E le contaminazioni non sono mancate, anche insieme al leader di una delle formazioni più contaminate e contaminanti della musica italiana. «Mi è capitato giorni fa di suonare nuovamente la batteria con Elio (di Elio e le Storie Tese, ndr), nel nostro vecchio progetto (‘Elio é Frankenstein’, ideato da Danilo Grassi e poi sfociato nell’album ‘Gattini’), e mi sono ritrovato a suonare l’aria del Largo al factotum con la batteria: è una burla, se vogliamo, ma io conosco sia il linguaggio del rock e delle contaminazioni della classica nel rock, sia il linguaggio della classica, dunque ho cercato, pur rendendola in alcuni tratti palesemente tamarra, di suonarla nel modo più dignitoso possibile».

La tempesta perfetta

Lasciando le pelli della batteria per quelle del timpano, soddisfiamo la curiosità del tutto privata su quale sia il brano per eccellenza per il timpanista: «Per come concepisco io il timpano, come meccanismo all’interno dell’orchestra, potrebbe bastare anche un singolo colpo collocato all’interno del sistema emozionale, armonico, e quel brano potrebbe diventare il brano perfetto per il timpanista. Al di là di questo, esistono partiture virtuosistiche come quella della Burlesque di Strauss, in cui la partenza è affidata al solo timpano. E più si viene verso di noi nel tempo, più i brani diventano virtuosistici e più il timpanista ha spazio per essere ‘protagonista’. Tornando indietro nel tempo, invece, quando la funzione del timpano era quasi di ripieno, ogni volta che lo strumento contribuisce a dare carica, spinta insieme agli altri, il timpano diventa a suo modo protagonista. Se proprio devo dirne uno, dirò il più difficile da eseguire: Musica per archi, percussioni e celesta di Bartók, con molte parti complesse al suo interno. È una delle colonne sonore usate da Kubrick per ‘Shining’».

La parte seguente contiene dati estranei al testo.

Background: an optimization exercise with open tools, aiming at small area. Do not read the settings as production practice. RTL that was checked went through simulation tests only; none was proved equivalent to the original. The RTL of run 1 was laid out without a check of its function. Power and IR drop assume default switching activity.

[design/flow/run.sh]
#!/bin/bash
# synth_recipe.tcl (not shown) runs the flow's synth.tcl, then flattens the netlist and writes it again
# the make line also repeats each setting of config.mk as NAME=value (left out here)
make -C /OpenROAD-flow-scripts/flow DESIGN_CONFIG=/design/flow/config.mk WORK_HOME=/design/flow/orfs CLKGATE_MAP_FILE= SYNTH_SCRIPT=/design/flow/synth_recipe.tcl finish
[design/flow/config.mk]
export PLATFORM = sky130hd
export DESIGN_NAME = gshare_btb_predictor
export DESIGN_NICKNAME = gshare_btb_predictor
export VERILOG_FILES = /design/flow/design.v
export SDC_FILE = /design/flow/constraint.sdc
export NUM_CORES = 4
export LEC_CHECK = 0
export CAP_MARGIN = 20
export CORE_MARGIN = 2
export CORE_UTILIZATION = 40
export CTS_BUF_LIST = sky130_fd_sc_hd__clkbuf_4 sky130_fd_sc_hd__clkbuf_8
export CTS_CLUSTER_SIZE = 30
export SETUP_SLACK_MARGIN = 0.3
export SLEW_MARGIN = 20
export SYNTH_HIERARCHICAL = 1
[design/flow/constraint.sdc]
create_clock -name core_clock -period 8.0 [get_ports {clk}]
set_input_delay 1.6000 -clock core_clock [delete_from_list [all_inputs] [get_ports {clk}]]
set_output_delay 1.6000 -clock core_clock [all_outputs]
set_load 0.01 [all_outputs]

Dalla sua fondazione nel 1931 come Orchestra Sinfonica della Eiar (Ente Italiano per le Audizioni Radiofoniche), e dal 1993 Orchestra Sinfonica Nazionale della Rai, dopo la fusione delle quattro precedenti orchestre Rai (le ‘Sinfoniche’ di Torino, Roma e Milano e la ‘Alessandro Scarlatti’ di Napoli, riunite l’anno dopo a Torino), l’orchestra ha segnato la storia nazionale e internazionale, in concerti, incisioni e riconoscimenti. Incluso un Emmy Award per ‘Traviata à Paris’, Miglior spettacolo musicale dell’anno 2001.«Di concerti fantastici – conclude Zoli – se ne fanno tanti. Innanzitutto, il repertorio sinfonico dona ogni volta un’emozione a sé. A livello affettivo, ricordo un concerto carico di passione, diretto proprio dal maestro Luisi, ‘Vita da eroe’ di Richard Strauss, che dedicai a Gianni Giangrasso dell’Orchestra Toscanini di Parma, al quale devo la scelta di questo strumento. A livello esecutivo, ricordo l’Integrale di Brahms diretta da Daniele Gatti, i concerti con Daniel Harding, tra cui un’Eroica molto bella. E, naturalmente, il mio primo concerto da timpanista, diretto da Juraj Valčuha. Altro bel concerto, L’Olandese volante di Wagner, con il nostro ex-direttore principale James Conlon, una figura alla quale ispirarsi, oltre che persona straordinaria, uno di quelli che ‘creano’ il momento dal vivo».